Por tanto se puede escoger zona, pero no la comida… Porque en La Mesa de Conus se va a comer lo que Víctor propone -adaptado a alergias y gustos previo aviso-, un menú único que cambia semanalmente y que depende 100% del mercado.

Y si ahora nos fijamos en la temporada, el tomate y el bonito del norte están en pleno apogeo, así que el chef conquista estos días con un maravilloso Chuletón de tomate del que va variando la ‘compañía’ y el resultado siempre es de 10. Porque el tomate, de piel fina, dulce y carnoso, es de huerto propio, ¡Y eso se nota! Y hablando del huerto, de allí salen todas las verduras y hortalizas que sirve, es decir, recogidas, ‘cocinadas’ y al plato.

A este refrescante y sabroso entrante se suman los inamovibles de la casa: la Paleta ibérica de bellota Doña Lola -empresa de su familia- y las deliciosas Croquetas ‘de la Yaya’. Entre los segundos no suele faltar un arroz con algo de pescado o marisco, que enamora al igual que el Bonito-cebolla escabechada-ravioli de huevo frito. Entre las carnes, los cortes de cerdo ibérico son los protagonistas con recetas tan apetecibles como Presa ibérica-patata-Padrón-jugo trufado. Y esto son solo algunos ejemplos y decimos ejemplos porque el menú cambia…

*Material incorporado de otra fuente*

This design comes from an exercise in tuning for small area, a short achievable clock period and few clock cycles on the open sky130 flow, not from production work. Function was checked by simulation only, so behaviour that the tests miss may differ from the original. Power is estimated from default activity; no workload was simulated.

===== flow/flow/run.sh =====
#!/bin/bash
# The standard layout, with sky130_fd_sc_hd__buf_4 as the buffer that
# buffer_ports puts on every input and output port (ORFS otherwise picks a
# delay cell, clkdlybuf4s50_1, for them). Everything else is the standard flow's
# standard.sh: the standard synthesis and the ORFS flow with config.mk.
set -euo pipefail
export BUFFER_PORTS_ARGS="-buffer_cell sky130_fd_sc_hd__buf_4"
bash standard.sh > standard.log 2>&1

===== flow/standard.sh =====
#!/bin/bash
# synth_recipe.tcl (not shown) runs the flow's synth.tcl, then flattens the netlist and writes it again
# the make line also repeats each setting of config.mk as NAME=value (left out here)
make -C /OpenROAD-flow-scripts/flow DESIGN_CONFIG=/design/flow/config.mk WORK_HOME=/design/flow/orfs CLKGATE_MAP_FILE= SYNTH_SCRIPT=/design/flow/synth_recipe.tcl "${@:-finish}"

===== flow/config.mk =====
export PLATFORM = sky130hd
export DESIGN_NAME = ppu_quire_acc
export DESIGN_NICKNAME = ppu_quire_acc
export VERILOG_FILES = /design/flow/design.v
export SDC_FILE = /design/flow/constraint.sdc
export NUM_CORES = 4
export LEC_CHECK = 0
export CAP_MARGIN = 20
export CORE_MARGIN = 2
export CORE_UTILIZATION = 60
export PLACE_DENSITY = 0.65
export SLEW_MARGIN = 20
export SYNTH_HIERARCHICAL = 1

===== flow/constraint.sdc =====
create_clock -name core_clock -period 12.0 [get_ports {clk_i}]
set_input_delay 2.4000 -clock core_clock [delete_from_list [all_inputs] [get_ports {clk_i}]]
set_output_delay 2.4000 -clock core_clock [all_outputs]
set_load 0.01 [all_outputs]

===== flow/design.v =====
package ppu_pkg;
   localparam int N              = 16;
   localparam int ES             = 1;
   localparam int MS             = N - 2;
   localparam int TE_BITS        = $clog2(N) + ES + 2;
   localparam int FRAC_FULL_SIZE = 3 * N - 8;
   localparam int QW             = 16 * N;
   localparam int QF             = QW / 2;
endpackage
module pfx_add #(
   parameter int W = 32
) (
   input  logic [W-1:0] a,
   input  logic [W-1:0] b,
   input  logic         cin,
   output logic [W-1:0] s,
   output logic         co
);
   localparam int LV = $clog2(W);
   logic [W-1:0] g [LV+1];
   logic [W-1:0] p [LV+1];
   logic [W-1:0] hp;
   assign hp   = a ^ b;
   assign g[0] = (a & b) | {{(W-1){1'b0}}, hp[0] & cin};
   assign p[0] = hp;
   for (genvar l = 0; l < LV; l++) begin : g_lv
      for (genvar i = 0; i < W; i++) begin : g_bit
         if (((i >> l) & 1) == 1) begin : g_op
            localparam int J = ((i >> l) << l) - 1;
            assign g[l+1][i] = g[l][i] | (p[l][i] & g[l][J]);
            assign p[l+1][i] = p[l][i] & p[l][J];
         end else begin : g_pass
            assign g[l+1][i] = g[l][i];
            assign p[l+1][i] = p[l][i];
         end
      end
   end
   assign s  = hp ^ {g[LV][W-2:0], cin};
   assign co = g[LV][W-1];
endmodule
module pfx_add_late #(
   parameter int W = 32
) (
   input  logic [W-1:0] a,
   input  logic [W-1:0] b,
   input  logic         cin,
   output logic [W-1:0] s,
   output logic         gout,     
   output logic         pout,     
   output logic         ones,     
   output logic         onesm1    
);
   localparam int LV = $clog2(W);
   logic [W-1:0] g [LV+1];
   logic [W-1:0] p [LV+1];
   logic [W-1:0] hp;
   assign hp   = a ^ b;
   assign g[0] = a & b;
   assign p[0] = hp;
   for (genvar l = 0; l < LV; l++) begin : g_lv
      for (genvar i = 0; i < W; i++) begin : g_bit
         if (((i >> l) & 1) == 1) begin : g_op
            localparam int J = ((i >> l) << l) - 1;
            assign g[l+1][i] = g[l][i] | (p[l][i] & g[l][J]);
            assign p[l+1][i] = p[l][i] & p[l][J];
         end else begin : g_pass
            assign g[l+1][i] = g[l][i];
            assign p[l+1][i] = p[l][i];
         end
      end
   end
   assign s    = hp ^ ({g[LV][W-2:0], 1'b0} | ({p[LV][W-2:0], 1'b1} & {W{cin}}));
   assign gout = g[LV][W-1];
   assign pout = p[LV][W-1];
   logic [W-1:0] t;
   assign t      = hp ^ {g[0][W-2:0], cin};
   assign ones   = &t;
   assign onesm1 = (&t[W-1:2]) & (hp[1] ^ (a[0] | b[0])) & ~t[0];
endmodule
module quire_booth_enc (
   input  logic [13:0] b,
   output logic [6:0] one,
   output logic [6:0] two,
   output logic [6:0] neg,
   output logic        btop
);
   assign one[0] = b[0] ^ 1'b0;
   assign two[0] = (b[1] & ~b[0] & ~1'b0) | (~b[1] & b[0] & 1'b0);
   assign neg[0] = b[1];
   assign one[1] = b[2] ^ b[1];
   assign two[1] = (b[3] & ~b[2] & ~b[1]) | (~b[3] & b[2] & b[1]);
   assign neg[1] = b[3];
   assign one[2] = b[4] ^ b[3];
   assign two[2] = (b[5] & ~b[4] & ~b[3]) | (~b[5] & b[4] & b[3]);
   assign neg[2] = b[5];
   assign one[3] = b[6] ^ b[5];
   assign two[3] = (b[7] & ~b[6] & ~b[5]) | (~b[7] & b[6] & b[5]);
   assign neg[3] = b[7];
   assign one[4] = b[8] ^ b[7];
   assign two[4] = (b[9] & ~b[8] & ~b[7]) | (~b[9] & b[8] & b[7]);
   assign neg[4] = b[9];
   assign one[5] = b[10] ^ b[9];
   assign two[5] = (b[11] & ~b[10] & ~b[9]) | (~b[11] & b[10] & b[9]);
   assign neg[5] = b[11];
   assign one[6] = b[12] ^ b[11];
   assign two[6] = (b[13] & ~b[12] & ~b[11]) | (~b[13] & b[12] & b[11]);
   assign neg[6] = b[13];
   assign btop = b[13];
endmodule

Punto y aparte merece una sorpresa para los queseros como la que sirve de vez en cuando, un corte de Savel, el mejor queso azul de España. Y para terminar, por ejemplo, el Milhoja de maracuyá y luego, otra de las sorpresas de Victor: El último un beso... un dulce que es mucho más que eso.

En total, seis pases (más los extras) que se pueden acompañar de una buena selección de vinos y cervezas -no tienen bebidas azucaradas-. Hay que recordar que el concepto está pensado para adultos -o niños mayores y ‘de buen paladar’. ¿Reservamos?